Test status Test coverage Documentation status PyPI version status Python version MIT License

Spans is a pure Python implementation of PostgreSQL’s range types. Range types are convenient when working with intervals of any kind. Every time you’ve found yourself working with date_start and date_end, an interval may have been what you were actually looking for.

Spans has successfully been used in production since its first release 30th August, 2013.

Installation

Spans exists on PyPI.

$ pip install Spans

Documentation is hosted on Read the Docs.

Example

Imagine you are building a calendar and want to display all weeks that overlaps the current month. Normally you have to do some date trickery to achieve this, since the month’s bounds may be any day of the week. With Spans’ set-like operations and shortcuts the problem becomes a breeze.

We start by importing date and daterange

>>> from datetime import date
>>> from spans import daterange

Using daterange.from_month we can get range representing January in the year 2000

>>> month = daterange.from_month(2000, 1)
>>> month
daterange(datetime.date(2000, 1, 1), datetime.date(2000, 2, 1))

Now we can calculate the ranges for the weeks where the first and last day of month are

>>> start_week = daterange.from_date(month.lower, period="week")
>>> end_week = daterange.from_date(month.last, period="week")
>>> start_week
daterange(datetime.date(1999, 12, 27), datetime.date(2000, 1, 3))
>>> end_week
daterange(datetime.date(2000, 1, 31), datetime.date(2000, 2, 7))
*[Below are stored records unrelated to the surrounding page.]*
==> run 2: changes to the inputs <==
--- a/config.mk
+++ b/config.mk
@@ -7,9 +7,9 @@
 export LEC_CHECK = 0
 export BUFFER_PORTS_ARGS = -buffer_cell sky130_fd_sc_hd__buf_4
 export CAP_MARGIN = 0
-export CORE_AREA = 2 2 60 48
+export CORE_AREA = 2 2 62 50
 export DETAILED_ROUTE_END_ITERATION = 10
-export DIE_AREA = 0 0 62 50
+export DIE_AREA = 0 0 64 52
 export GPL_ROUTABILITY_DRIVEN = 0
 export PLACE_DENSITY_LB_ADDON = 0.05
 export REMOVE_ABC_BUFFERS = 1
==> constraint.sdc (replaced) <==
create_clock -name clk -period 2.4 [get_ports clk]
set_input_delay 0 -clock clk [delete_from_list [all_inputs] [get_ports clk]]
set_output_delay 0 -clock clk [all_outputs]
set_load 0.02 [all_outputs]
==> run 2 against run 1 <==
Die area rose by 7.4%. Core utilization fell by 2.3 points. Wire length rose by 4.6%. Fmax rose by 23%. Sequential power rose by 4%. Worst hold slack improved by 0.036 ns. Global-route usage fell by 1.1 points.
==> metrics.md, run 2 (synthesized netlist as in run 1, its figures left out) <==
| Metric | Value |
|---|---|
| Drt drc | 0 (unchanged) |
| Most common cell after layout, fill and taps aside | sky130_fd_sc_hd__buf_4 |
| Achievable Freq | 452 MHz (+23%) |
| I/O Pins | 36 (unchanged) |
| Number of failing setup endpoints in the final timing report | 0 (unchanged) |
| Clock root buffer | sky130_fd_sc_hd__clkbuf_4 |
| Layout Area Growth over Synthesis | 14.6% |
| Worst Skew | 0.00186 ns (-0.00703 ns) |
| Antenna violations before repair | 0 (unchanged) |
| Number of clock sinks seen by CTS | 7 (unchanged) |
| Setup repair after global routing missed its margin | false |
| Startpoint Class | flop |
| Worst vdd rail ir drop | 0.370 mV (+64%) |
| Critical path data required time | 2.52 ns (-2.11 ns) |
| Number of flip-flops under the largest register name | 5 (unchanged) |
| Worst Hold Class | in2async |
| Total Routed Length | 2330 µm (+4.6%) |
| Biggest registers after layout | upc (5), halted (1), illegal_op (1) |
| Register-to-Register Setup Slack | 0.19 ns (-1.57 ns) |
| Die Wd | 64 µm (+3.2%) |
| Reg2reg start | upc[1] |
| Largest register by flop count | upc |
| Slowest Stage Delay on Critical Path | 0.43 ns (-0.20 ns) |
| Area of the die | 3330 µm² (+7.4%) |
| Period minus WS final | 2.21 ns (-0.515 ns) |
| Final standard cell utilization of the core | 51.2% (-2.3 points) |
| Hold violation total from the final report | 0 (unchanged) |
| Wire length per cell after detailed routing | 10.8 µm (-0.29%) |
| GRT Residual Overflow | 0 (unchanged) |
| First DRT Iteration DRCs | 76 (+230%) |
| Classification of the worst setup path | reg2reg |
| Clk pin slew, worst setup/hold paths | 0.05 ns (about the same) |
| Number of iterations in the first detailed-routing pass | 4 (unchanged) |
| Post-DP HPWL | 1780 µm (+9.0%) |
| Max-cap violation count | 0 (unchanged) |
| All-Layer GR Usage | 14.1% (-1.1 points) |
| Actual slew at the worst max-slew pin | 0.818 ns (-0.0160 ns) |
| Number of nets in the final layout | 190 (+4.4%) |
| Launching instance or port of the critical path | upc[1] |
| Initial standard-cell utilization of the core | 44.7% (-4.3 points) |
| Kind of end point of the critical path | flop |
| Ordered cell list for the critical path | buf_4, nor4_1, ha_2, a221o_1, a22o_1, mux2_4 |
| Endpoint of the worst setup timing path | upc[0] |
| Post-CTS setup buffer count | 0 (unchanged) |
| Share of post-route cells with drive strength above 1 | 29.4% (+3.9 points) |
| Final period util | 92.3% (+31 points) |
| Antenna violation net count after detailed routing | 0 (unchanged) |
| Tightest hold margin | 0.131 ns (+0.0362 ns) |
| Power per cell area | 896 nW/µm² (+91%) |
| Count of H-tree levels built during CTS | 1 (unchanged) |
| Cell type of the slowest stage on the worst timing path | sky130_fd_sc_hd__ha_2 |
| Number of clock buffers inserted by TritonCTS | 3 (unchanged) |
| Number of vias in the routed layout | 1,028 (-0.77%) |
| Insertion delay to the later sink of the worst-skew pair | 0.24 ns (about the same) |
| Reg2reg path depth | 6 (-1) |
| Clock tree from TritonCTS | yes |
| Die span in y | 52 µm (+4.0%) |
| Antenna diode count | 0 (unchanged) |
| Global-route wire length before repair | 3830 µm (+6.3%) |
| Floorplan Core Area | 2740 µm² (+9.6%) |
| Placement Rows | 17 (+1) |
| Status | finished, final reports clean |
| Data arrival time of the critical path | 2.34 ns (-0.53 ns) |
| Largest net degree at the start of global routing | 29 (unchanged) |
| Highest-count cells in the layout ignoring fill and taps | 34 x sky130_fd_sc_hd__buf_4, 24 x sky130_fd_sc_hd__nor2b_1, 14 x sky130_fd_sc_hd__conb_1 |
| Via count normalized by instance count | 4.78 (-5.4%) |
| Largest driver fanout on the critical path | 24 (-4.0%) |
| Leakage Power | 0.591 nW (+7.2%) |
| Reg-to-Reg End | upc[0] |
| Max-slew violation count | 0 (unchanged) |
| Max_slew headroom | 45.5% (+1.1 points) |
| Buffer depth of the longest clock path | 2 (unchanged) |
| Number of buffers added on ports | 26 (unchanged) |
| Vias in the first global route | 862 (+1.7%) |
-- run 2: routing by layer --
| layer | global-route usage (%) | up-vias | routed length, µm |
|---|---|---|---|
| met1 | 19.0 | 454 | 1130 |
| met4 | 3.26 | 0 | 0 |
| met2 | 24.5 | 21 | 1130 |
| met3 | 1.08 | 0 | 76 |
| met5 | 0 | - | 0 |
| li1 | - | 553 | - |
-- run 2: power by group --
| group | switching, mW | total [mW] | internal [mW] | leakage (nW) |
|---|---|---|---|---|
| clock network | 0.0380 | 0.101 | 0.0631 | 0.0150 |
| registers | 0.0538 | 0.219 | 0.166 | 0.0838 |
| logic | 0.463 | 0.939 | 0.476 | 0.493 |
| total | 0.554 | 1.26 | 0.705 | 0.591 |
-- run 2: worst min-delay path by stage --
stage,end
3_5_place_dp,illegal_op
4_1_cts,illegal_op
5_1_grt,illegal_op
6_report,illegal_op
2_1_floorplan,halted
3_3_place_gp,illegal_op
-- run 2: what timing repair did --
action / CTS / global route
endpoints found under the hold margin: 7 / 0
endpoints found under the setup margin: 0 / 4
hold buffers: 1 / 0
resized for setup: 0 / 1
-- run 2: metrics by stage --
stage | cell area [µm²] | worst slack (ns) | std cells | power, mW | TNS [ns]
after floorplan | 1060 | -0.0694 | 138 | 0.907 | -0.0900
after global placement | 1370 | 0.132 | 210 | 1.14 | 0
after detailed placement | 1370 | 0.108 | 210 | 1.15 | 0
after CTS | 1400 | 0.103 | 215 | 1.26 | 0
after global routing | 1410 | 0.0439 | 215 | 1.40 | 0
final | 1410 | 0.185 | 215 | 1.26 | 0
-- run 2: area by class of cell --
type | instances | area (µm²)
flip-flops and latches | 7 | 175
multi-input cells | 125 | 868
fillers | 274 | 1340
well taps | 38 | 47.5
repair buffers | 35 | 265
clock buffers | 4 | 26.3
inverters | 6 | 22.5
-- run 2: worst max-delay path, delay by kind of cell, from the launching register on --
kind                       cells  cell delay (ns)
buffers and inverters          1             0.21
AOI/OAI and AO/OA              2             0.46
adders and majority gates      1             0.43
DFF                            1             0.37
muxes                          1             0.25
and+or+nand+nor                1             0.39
$ cat src/rtl/rx_char_buffer.sv
module rx_char_buffer #(
  parameter int DATA_W = 8,
  parameter int DEPTH  = 3
) (
  input  logic              clk,
  input  logic              rst_n,
  input  logic              char_valid,
  input  logic [DATA_W-1:0] char_data,
  input  logic              char_brk,
  input  logic              char_fe,
  input  logic              char_pe,
  input  logic              rd_en,
  input  logic              clr_err,
  output logic [DATA_W-1:0] rd_data,
  output logic              head_brk,
  output logic              head_fe,
  output logic              head_pe,
  output logic              rx_ready,
  output logic              fifo_full,
  output logic              overrun
);
  localparam int EW = DATA_W + 3;
  localparam int PW = (DEPTH > 1) ? $clog2(DEPTH) : 1;
  localparam int CW = $clog2(DEPTH + 1);
  localparam logic [CW-1:0] FULLC = CW'(DEPTH);
  localparam logic [PW-1:0] LASTP = PW'(DEPTH - 1);

  logic [EW-1:0] mem [DEPTH];
  logic [PW-1:0] wr_ptr, rd_ptr;
  logic [CW-1:0] count, cnt_p;
  logic [EW-1:0] hold_q, in_entry, push_entry;
  logic          hold_valid;
  logic          pop, room, hold_mv, direct, push, hold_load, ovr_hit;

  function automatic logic [PW-1:0] nxt(input logic [PW-1:0] p);
    return (p == LASTP) ? '0 : p + 1'b1;
  endfunction

  assign in_entry   = {char_brk, char_fe, char_pe, char_data};
  assign pop        = rd_en && (count != '0);
  assign cnt_p      = count - CW'(pop);
  assign room       = cnt_p < FULLC;
  assign hold_mv    = hold_valid && room;
  assign direct     = char_valid && !hold_valid && room;
  assign push       = hold_mv || direct;
  assign push_entry = hold_valid ? hold_q : in_entry;
  assign hold_load  = char_valid && !direct;
  assign ovr_hit    = char_valid && hold_valid && !room;

  assign rx_ready  = (count != '0);
  assign fifo_full = (count == FULLC);
  assign {head_brk, head_fe, head_pe} = rx_ready ? mem[rd_ptr][EW-1:DATA_W] : 3'b000;

  always_ff @(posedge clk or negedge rst_n) begin
    if (!rst_n) begin
      wr_ptr     <= '0;
      rd_ptr     <= '0;
      count      <= '0;
      hold_valid <= 1'b0;
      hold_q     <= '0;
      rd_data    <= '0;
      overrun    <= 1'b0;
      for (int i = 0; i < DEPTH; i++) mem[i] <= '0;
    end else begin
      if (pop) begin
        rd_data <= mem[rd_ptr][DATA_W-1:0];
        rd_ptr  <= nxt(rd_ptr);
      end
      if (push) begin
        mem[wr_ptr] <= push_entry;
        wr_ptr      <= nxt(wr_ptr);
      end
      count <= cnt_p + CW'(push);
      if (hold_load) begin
        hold_valid <= 1'b1;
        hold_q     <= in_entry;
      end else if (hold_mv) begin
        hold_valid <= 1'b0;
      end
      if (ovr_hit)      overrun <= 1'b1;
      else if (clr_err) overrun <= 1'b0;
    end
  end

  p_hold_needs_full_r3: assert property (@(posedge clk) disable iff (!rst_n)
    hold_valid |-> fifo_full);
  p_full_kept_r3: assert property (@(posedge clk) disable iff (!rst_n)
    (hold_valid && rd_en) |=> fifo_full);
  p_overrun_set_r4: assert property (@(posedge clk) disable iff (!rst_n)
    (char_valid && hold_valid && !rd_en) |=> overrun);
  p_overrun_sticky_r5: assert property (@(posedge clk) disable iff (!rst_n)
    (overrun && !clr_err) |=> overrun);
  p_ready_on_char_r6: assert property (@(posedge clk) disable iff (!rst_n)
    char_valid |=> rx_ready);
  p_empty_read_r8: assert property (@(posedge clk) disable iff (!rst_n)
    (rd_en && !rx_ready && !char_valid) |=> ($stable(rd_data) && !rx_ready));
  p_head_quiet_r9: assert property (@(posedge clk) disable iff (!rst_n)
    !rx_ready |-> !(head_brk || head_fe || head_pe));
endmodule
`config.mk`:
```
export PLATFORM = sky130hd
export DESIGN_NAME = twowire_bit_engine
export DESIGN_NICKNAME = d
export VERILOG_FILES = /design/src/rtl/tw_pkg.sv /design/src/rtl/tw_quarter_timer.sv /design/src/rtl/tw_sda_sync.sv /design/src/rtl/tw_slot_decode.sv /design/src/rtl/twowire_bit_engine.sv
export SDC_FILE = /design/constraint.sdc
export NUM_CORES = 1
export LEC_CHECK = 0
export ABC_AREA = 1
export CORE_MARGIN = 2
export CORE_UTILIZATION = 55
export CTS_CLUSTER_DIAMETER = 30
export DETAILED_ROUTE_END_ITERATION = 10
export PLACE_DENSITY = 0.79
export SLEW_MARGIN = 20
export SYNTH_ARGS = -nofsm -noshare
export SYNTH_HDL_FRONTEND = slang
export SYNTH_SLANG_ARGS = --single-unit
```
`constraint.sdc`:
```
create_clock -name clk -period 5.2 [get_ports clk]
set_input_delay 1.04 -clock clk [delete_from_list [all_inputs] [get_ports clk]]
set_output_delay 1.04 -clock clk [all_outputs]
set_load 0.005 [all_outputs]
```
### src/rtl/pgf_pkg.sv
// Shared definitions for the sampled pin glitch filter.
package pgf_pkg;

    // Selects whether the sample period is fixed or run-time selectable.
    typedef enum logic {
        PERIOD_FIXED  = 1'b0,
        PERIOD_SELECT = 1'b1
    } period_mode_e;

    // Number of consecutive agreeing samples needed to move the output.
    localparam int unsigned DEF_AGREE = 3;

    // Counter width able to hold values 0 .. n-1, at least one bit.
    function automatic int unsigned width_for(input int unsigned n);
        return (n <= 2) ? 1 : $clog2(n);
    endfunction

endpackage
Using a union we can express the calendar view.

>>> start_week.union(month).union(end_week)
daterange(datetime.date(1999, 12, 27), datetime.date(2000, 2, 7))

Do you want to know more? Head over to the documentation.

Use with Psycopg2

To use these range types with Psycopg2 the PsycoSpans.

Motivation

For a project of mine I started using PostgreSQL’s tsrange type and needed an equivalent in Python. These range types attempt to mimick PostgreSQL’s behavior in every way. Deviating from it is considered as a bug and should be reported.

Contribute

I appreciate all the help I can get! Some things to think about:

  • If it’s a simple fix, such as documentation or trivial bug fix, please file an issue or submit a pull request. Make sure to only touch lines relevant to the issue. I don’t accept pull requests that simply reformat the code to be PEP8-compliant. To me the history of the repository is more important.
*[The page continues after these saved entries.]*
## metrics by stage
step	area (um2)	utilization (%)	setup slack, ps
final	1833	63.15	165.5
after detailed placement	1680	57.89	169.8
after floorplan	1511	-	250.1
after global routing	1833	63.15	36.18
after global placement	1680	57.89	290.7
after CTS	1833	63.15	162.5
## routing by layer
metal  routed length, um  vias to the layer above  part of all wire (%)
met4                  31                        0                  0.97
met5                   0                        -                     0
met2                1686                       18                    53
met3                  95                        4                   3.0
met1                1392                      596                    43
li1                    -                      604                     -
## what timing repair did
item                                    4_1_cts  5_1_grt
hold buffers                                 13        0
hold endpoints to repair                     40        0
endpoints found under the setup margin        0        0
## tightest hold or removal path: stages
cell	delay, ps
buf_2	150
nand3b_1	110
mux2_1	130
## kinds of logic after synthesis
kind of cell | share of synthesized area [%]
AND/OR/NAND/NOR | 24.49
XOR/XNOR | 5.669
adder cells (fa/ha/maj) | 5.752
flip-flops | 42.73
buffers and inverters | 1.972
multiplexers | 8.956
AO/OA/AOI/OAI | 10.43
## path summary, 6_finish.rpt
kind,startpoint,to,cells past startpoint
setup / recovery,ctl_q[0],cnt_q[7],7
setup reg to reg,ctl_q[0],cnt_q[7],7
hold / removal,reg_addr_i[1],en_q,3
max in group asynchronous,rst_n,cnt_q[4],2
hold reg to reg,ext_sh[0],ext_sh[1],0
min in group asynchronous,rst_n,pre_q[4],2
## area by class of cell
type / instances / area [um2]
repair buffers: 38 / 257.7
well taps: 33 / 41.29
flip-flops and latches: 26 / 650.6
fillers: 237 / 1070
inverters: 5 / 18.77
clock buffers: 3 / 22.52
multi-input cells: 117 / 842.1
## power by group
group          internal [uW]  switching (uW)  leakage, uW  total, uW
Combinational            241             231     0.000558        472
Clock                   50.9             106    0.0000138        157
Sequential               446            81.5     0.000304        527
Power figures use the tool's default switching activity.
**src/rtl/spi_cfg_pkg.sv**
```systemverilog
package spi_cfg_pkg;

  localparam int unsigned CFG_ADDR_W    = 6;
  localparam int unsigned CFG_DATA_W    = 8;
  localparam int unsigned MODE_REG_ADDR = 0;
  localparam int unsigned MODE_LSB_BIT  = 0;
  localparam int unsigned MODE_3W_BIT   = 1;

  typedef enum logic [2:0] {
    ST_IDLE,
    ST_HDR,
    ST_WDAT,
    ST_RDAT,
    ST_DONE
  } spi_state_e;

endpackage

```
**src/rtl/spi_cfg_rst_sync.sv**
```systemverilog
module spi_cfg_rst_sync #(
  parameter int unsigned STAGES = 2
) (
  input  logic clk,
  input  logic rst_n,
  output logic rst_n_sync
);

  logic [STAGES-1:0] chain_q;

  always_ff @(posedge clk or negedge rst_n) begin
    if (!rst_n) chain_q <= '0;
    else        chain_q <= {chain_q[STAGES-2:0], 1'b1};
  end

  assign rst_n_sync = chain_q[STAGES-1];

endmodule

```
**src/rtl/spi_cfg_sync.sv**
```systemverilog
module spi_cfg_sync #(
  parameter int unsigned   W       = 1,
  parameter int unsigned   STAGES  = 2,
  parameter logic [W-1:0]  RST_VAL = '0
) (
  input  logic         clk,
  input  logic         rst_n,
  input  logic [W-1:0] d,
  output logic [W-1:0] q
);

  logic [STAGES-1:0][W-1:0] pipe_q;

  always_ff @(posedge clk or negedge rst_n) begin
    if (!rst_n) begin
      pipe_q <= {STAGES{RST_VAL}};
    end else begin
      pipe_q[0] <= d;
      for (int s = 1; s < STAGES; s++) pipe_q[s] <= pipe_q[s-1];
    end
  end

  assign q = pipe_q[STAGES-1];

endmodule

```
**src/rtl/spi_cfg_regbank.sv**
```systemverilog
module spi_cfg_regbank
  import spi_cfg_pkg::*;
#(
  parameter int unsigned AW = CFG_ADDR_W,
  parameter int unsigned DW = CFG_DATA_W
) (
  input  logic          clk,
  input  logic          rst_n,
  input  logic          wr_en_i,
  input  logic [AW-1:0] wr_addr_i,
  input  logic [DW-1:0] wr_data_i,
  input  logic [AW-1:0] rd_addr_i,
  output logic [DW-1:0] rd_data_o,
  input  logic [AW-1:0] host_addr_i,
  output logic [DW-1:0] host_rdata_o,
  output logic          mode_lsb_o,
  output logic          mode_3w_o
);

  localparam int unsigned NREG = 1 << AW;

  logic [DW-1:0] regs [NREG];

  for (genvar g = 0; g < NREG; g++) begin : g_reg
    logic [DW-1:0] q;
    logic          hit;
    assign hit = wr_en_i && (wr_addr_i == AW'(g));
    always_ff @(posedge clk or negedge rst_n) begin
      if (!rst_n)   q <= '0;
      else if (hit) q <= wr_data_i;
    end
    assign regs[g] = q;
  end

  assign rd_data_o    = regs[rd_addr_i];
  assign host_rdata_o = regs[host_addr_i];
  assign mode_lsb_o   = regs[MODE_REG_ADDR][MODE_LSB_BIT];
  assign mode_3w_o    = regs[MODE_REG_ADDR][MODE_3W_BIT];

endmodule

```
**src/rtl/spi_cfg_engine.sv**
```systemverilog
module spi_cfg_engine
  import spi_cfg_pkg::*;
#(
  parameter int unsigned AW = CFG_ADDR_W,
  parameter int unsigned DW = CFG_DATA_W
) (
  input  logic          clk,
  input  logic          rst_n,
  input  logic          sen_s,
  input  logic          sclk_s,
  input  logic          din_s,
  input  logic          mode_lsb_i,
  input  logic          mode_3w_i,
  output logic          wr_en_o,
  output logic [AW-1:0] wr_addr_o,
  output logic [DW-1:0] wr_data_o,
  output logic [AW-1:0] rd_addr_o,
  input  logic [DW-1:0] rd_data_i,
  output logic          sdo_o,
  output logic          sdo_oe_o,
  output logic          sdio_o,
  output logic          sdio_oe_o,
  output logic          rise_o,
  output logic          fall_o,
  output logic          busy_o,
  output logic          cur_lsb_o,
  output logic          cur_3w_o
);

  localparam int unsigned HW    = AW + 2;
  localparam int unsigned MAXB  = (DW > HW) ? DW : HW;
  localparam int unsigned CW    = $clog2(MAXB + 1);
  localparam int unsigned IW    = $clog2(DW);
  localparam logic [CW-1:0] HDR_LAST = CW'(HW - 1);
  localparam logic [CW-1:0] DAT_LAST = CW'(DW - 1);
  localparam logic [CW-1:0] DAT_CNT  = CW'(DW);

  spi_state_e    state_q, state_n;
  logic          sclk_d_q;
  logic [CW-1:0] bcnt_q, bcnt_n;
  logic [HW-1:0] hsh_q, hsh_n, hsh_shift;
  logic [DW-1:0] dsh_q, dsh_n, dsh_shift;
  logic [AW-1:0] addr_q, addr_n;
  logic          two_q, two_n;
  logic          byte2_q, byte2_n;
  logic          lsb_q, lsb_n;
  logic          tw_q, tw_n;
  logic [DW-1:0] txd_q, txd_n;
  logic [CW-1:0] tidx_q, tidx_n;
  logic          dout_q, dout_n;
  logic          oe_q, oe_n;
  logic          rise, fall;

  assign rise = sclk_s & ~sclk_d_q;
  assign fall = ~sclk_s & sclk_d_q;

  assign hsh_shift = lsb_q ? {din_s, hsh_q[HW-1:1]} : {hsh_q[HW-2:0], din_s};
  assign dsh_shift = lsb_q ? {din_s, dsh_q[DW-1:1]} : {dsh_q[DW-2:0], din_s};

  always_comb begin
    state_n   = state_q;
    bcnt_n    = bcnt_q;
    hsh_n     = hsh_q;
    dsh_n     = dsh_q;
    addr_n    = addr_q;
    two_n     = two_q;
    byte2_n   = byte2_q;
    lsb_n     = lsb_q;
    tw_n      = tw_q;
    txd_n     = txd_q;
    tidx_n    = tidx_q;
    dout_n    = dout_q;
    oe_n      = oe_q;
    wr_en_o   = 1'b0;
    wr_addr_o = addr_q;
    wr_data_o = dsh_shift;
    if (sen_s) begin
      state_n = ST_IDLE;
      bcnt_n  = '0;
      byte2_n = 1'b0;
      tidx_n  = '0;
      oe_n    = 1'b0;
      lsb_n   = mode_lsb_i;
      tw_n    = mode_3w_i;
    end else begin
      unique case (state_q)
        ST_IDLE: begin
          state_n = ST_HDR;
          bcnt_n  = '0;
        end
        ST_HDR: if (rise) begin
          hsh_n = hsh_shift;
          if (bcnt_q == HDR_LAST) begin
            bcnt_n = '0;
            addr_n = hsh_shift[AW-1:0];
            two_n  = hsh_shift[AW];
            if (hsh_shift[AW+1]) begin
              state_n = ST_RDAT;
              txd_n   = rd_data_i;
              tidx_n  = '0;
            end else begin
              state_n = ST_WDAT;
            end
          end else begin
            bcnt_n = bcnt_q + 1'b1;
          end
        end
        ST_WDAT: if (rise) begin
          dsh_n = dsh_shift;
          if (bcnt_q == DAT_LAST) begin
            wr_en_o = 1'b1;
            addr_n  = addr_q + 1'b1;
            bcnt_n  = '0;
            if (two_q && !byte2_q) byte2_n = 1'b1;
            else                   state_n = ST_DONE;
          end else begin
            bcnt_n = bcnt_q + 1'b1;
          end
        end
        ST_RDAT: if (fall) begin
          if (tidx_q < DAT_CNT) begin
            dout_n = lsb_q ? txd_q[tidx_q[IW-1:0]]
                           : txd_q[IW'(DW - 1) - tidx_q[IW-1:0]];
            oe_n   = 1'b1;
            tidx_n = tidx_q + 1'b1;
          end else begin
            oe_n    = 1'b0;
            state_n = ST_DONE;
          end
        end
        ST_DONE: oe_n = 1'b0;
        default: state_n = ST_IDLE;
      endcase
    end
  end

  always_ff @(posedge clk or negedge rst_n) begin
    if (!rst_n) begin
      state_q  <= ST_IDLE;
      sclk_d_q <= 1'b0;
      bcnt_q   <= '0;
      hsh_q    <= '0;
      dsh_q    <= '0;
      addr_q   <= '0;
      two_q    <= 1'b0;
      byte2_q  <= 1'b0;
      lsb_q    <= 1'b0;
      tw_q     <= 1'b0;
      txd_q    <= '0;
      tidx_q   <= '0;
      dout_q   <= 1'b0;
      oe_q     <= 1'b0;
    end else begin
      state_q  <= state_n;
      sclk_d_q <= sclk_s;
      bcnt_q   <= bcnt_n;
      hsh_q    <= hsh_n;
      dsh_q    <= dsh_n;
      addr_q   <= addr_n;
      two_q    <= two_n;
      byte2_q  <= byte2_n;
      lsb_q    <= lsb_n;
      tw_q     <= tw_n;
      txd_q    <= txd_n;
      tidx_q   <= tidx_n;
      dout_q   <= dout_n;
      oe_q     <= oe_n;
    end
  end

  assign rd_addr_o = hsh_shift[AW-1:0];
  assign sdo_o     = dout_q;
  assign sdio_o    = dout_q;
  assign sdo_oe_o  = oe_q & ~tw_q;
  assign sdio_oe_o = oe_q & tw_q;
  assign rise_o    = rise;
  assign fall_o    = fall;
  assign busy_o    = (state_q != ST_IDLE);
  assign cur_lsb_o = lsb_q;
  assign cur_3w_o  = tw_q;

endmodule

```
**src/rtl/spi_cfg_slave.sv**
```systemverilog
module spi_cfg_slave
  import spi_cfg_pkg::*;
#(
  parameter int unsigned ADDR_W      = CFG_ADDR_W,
  parameter int unsigned DATA_W      = CFG_DATA_W,
  parameter int unsigned SYNC_STAGES = 2
) (
  input  logic              clk,
  input  logic              rst_n,
  input  logic              spi_sen_n,
  input  logic              spi_sclk,
  input  logic              spi_sdio_i,
  output logic              spi_sdio_o,
  output logic              spi_sdio_oe,
  output logic              spi_sdo,
  output logic              spi_sdo_oe,
  input  logic [ADDR_W-1:0] host_addr,
  output logic [DATA_W-1:0] host_rdata
);

  logic              rst_n_sync;
  logic              sen_s, sclk_s, din_s;
  logic              wr_en;
  logic [ADDR_W-1:0] wr_addr, rd_addr;
  logic [DATA_W-1:0] wr_data, rd_data;
  logic              mode_lsb, mode_3w;
  logic              sclk_rise, sclk_fall, eng_busy, cur_lsb, cur_3w;

  spi_cfg_rst_sync #(.STAGES(SYNC_STAGES)) u_rst (
    .clk(clk), .rst_n(rst_n), .rst_n_sync(rst_n_sync)
  );

  spi_cfg_sync #(.W(1), .STAGES(SYNC_STAGES), .RST_VAL(1'b1)) u_sync_sen (
    .clk(clk), .rst_n(rst_n_sync), .d(spi_sen_n), .q(sen_s)
  );

  spi_cfg_sync #(.W(2), .STAGES(SYNC_STAGES), .RST_VAL(2'b00)) u_sync_dat (
    .clk(clk), .rst_n(rst_n_sync), .d({spi_sclk, spi_sdio_i}), .q({sclk_s, din_s})
  );

  spi_cfg_engine #(.AW(ADDR_W), .DW(DATA_W)) u_eng (
    .clk(clk), .rst_n(rst_n_sync),
    .sen_s(sen_s), .sclk_s(sclk_s), .din_s(din_s),
    .mode_lsb_i(mode_lsb), .mode_3w_i(mode_3w),
    .wr_en_o(wr_en), .wr_addr_o(wr_addr), .wr_data_o(wr_data),
    .rd_addr_o(rd_addr), .rd_data_i(rd_data),
    .sdo_o(spi_sdo), .sdo_oe_o(spi_sdo_oe),
    .sdio_o(spi_sdio_o), .sdio_oe_o(spi_sdio_oe),
    .rise_o(sclk_rise), .fall_o(sclk_fall), .busy_o(eng_busy),
    .cur_lsb_o(cur_lsb), .cur_3w_o(cur_3w)
  );

  spi_cfg_regbank #(.AW(ADDR_W), .DW(DATA_W)) u_bank (
    .clk(clk), .rst_n(rst_n_sync),
    .wr_en_i(wr_en), .wr_addr_i(wr_addr), .wr_data_i(wr_data),
    .rd_addr_i(rd_addr), .rd_data_o(rd_data),
    .host_addr_i(host_addr), .host_rdata_o(host_rdata),
    .mode_lsb_o(mode_lsb), .mode_3w_o(mode_3w)
  );

endmodule

```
  • If it’s a feature request or a non-trivial bug, always open an issue first to discuss the matter. It would be a shame if good work went to waste because a pull request doesn’t fit the scope of this project.

Pull requests are credited in the change log which is displayed on PyPI and the documentaion on Read the Docs.

Changelog

Version are structured like the following: <major>.<minor>.<bugfix>. The first 0.1 release does not properly adhere to this. Unless explicitly stated, changes are made by Andreas Runfalk.

Version 1.1.1

Released on 21st March, 2021

  • Normalize ranges to be empty when start and end is the same and either bound is exclusive (bug #18, lgharibashvili)

Version 1.1.0

Released on 2nd June, 2019

This release changes a lot of internal implementation details that should prevent methods from not handling unbounded ranges correctly in the future.

  • Added validation to ensure unbounded ranges are never inclusive

  • Changed __repr__ for ranges to be more similar to proper Python syntax. The old representation looked like mismatched parentheses. For instance floatrange((,10.0]) becomes floatrange(upper=10.0, upper_inc=True)

  • Dropped Python 3.3 support since it’s been EOL for almost two years. It probably still works but it is no longer tested

  • Fixed pickling of empty range sets not working (bug #14)

  • Fixed union() not working properly with unbounded ranges

  • Fixed lowerly unbounded ranges improperly being lower inclusive

  • Fixed startswith() and endsbefore() being not handling empty ranges

Version 1.0.2

Released on 22th February, 2019

Version 1.0.1

Released on 31st January, 2018

  • Fixed PartialOrderingMixin not using __slots__ (bug #10)

Version 1.0.0

Released on 8th June, 2017

  • Added NotImplemented for << and >> operators when there is a type mismatch

  • Added | operator for unions of Range and NotImplemented support for RangeSet

  • Added & operator for intersections of Range and NotImplemented support for RangeSet

  • Added - operator for differences of Range and NotImplemented support for RangeSet

  • Added reversed() iterator support for DiscreteRange

  • Fixed overlap with empty range incorrectly returns True (bug #7)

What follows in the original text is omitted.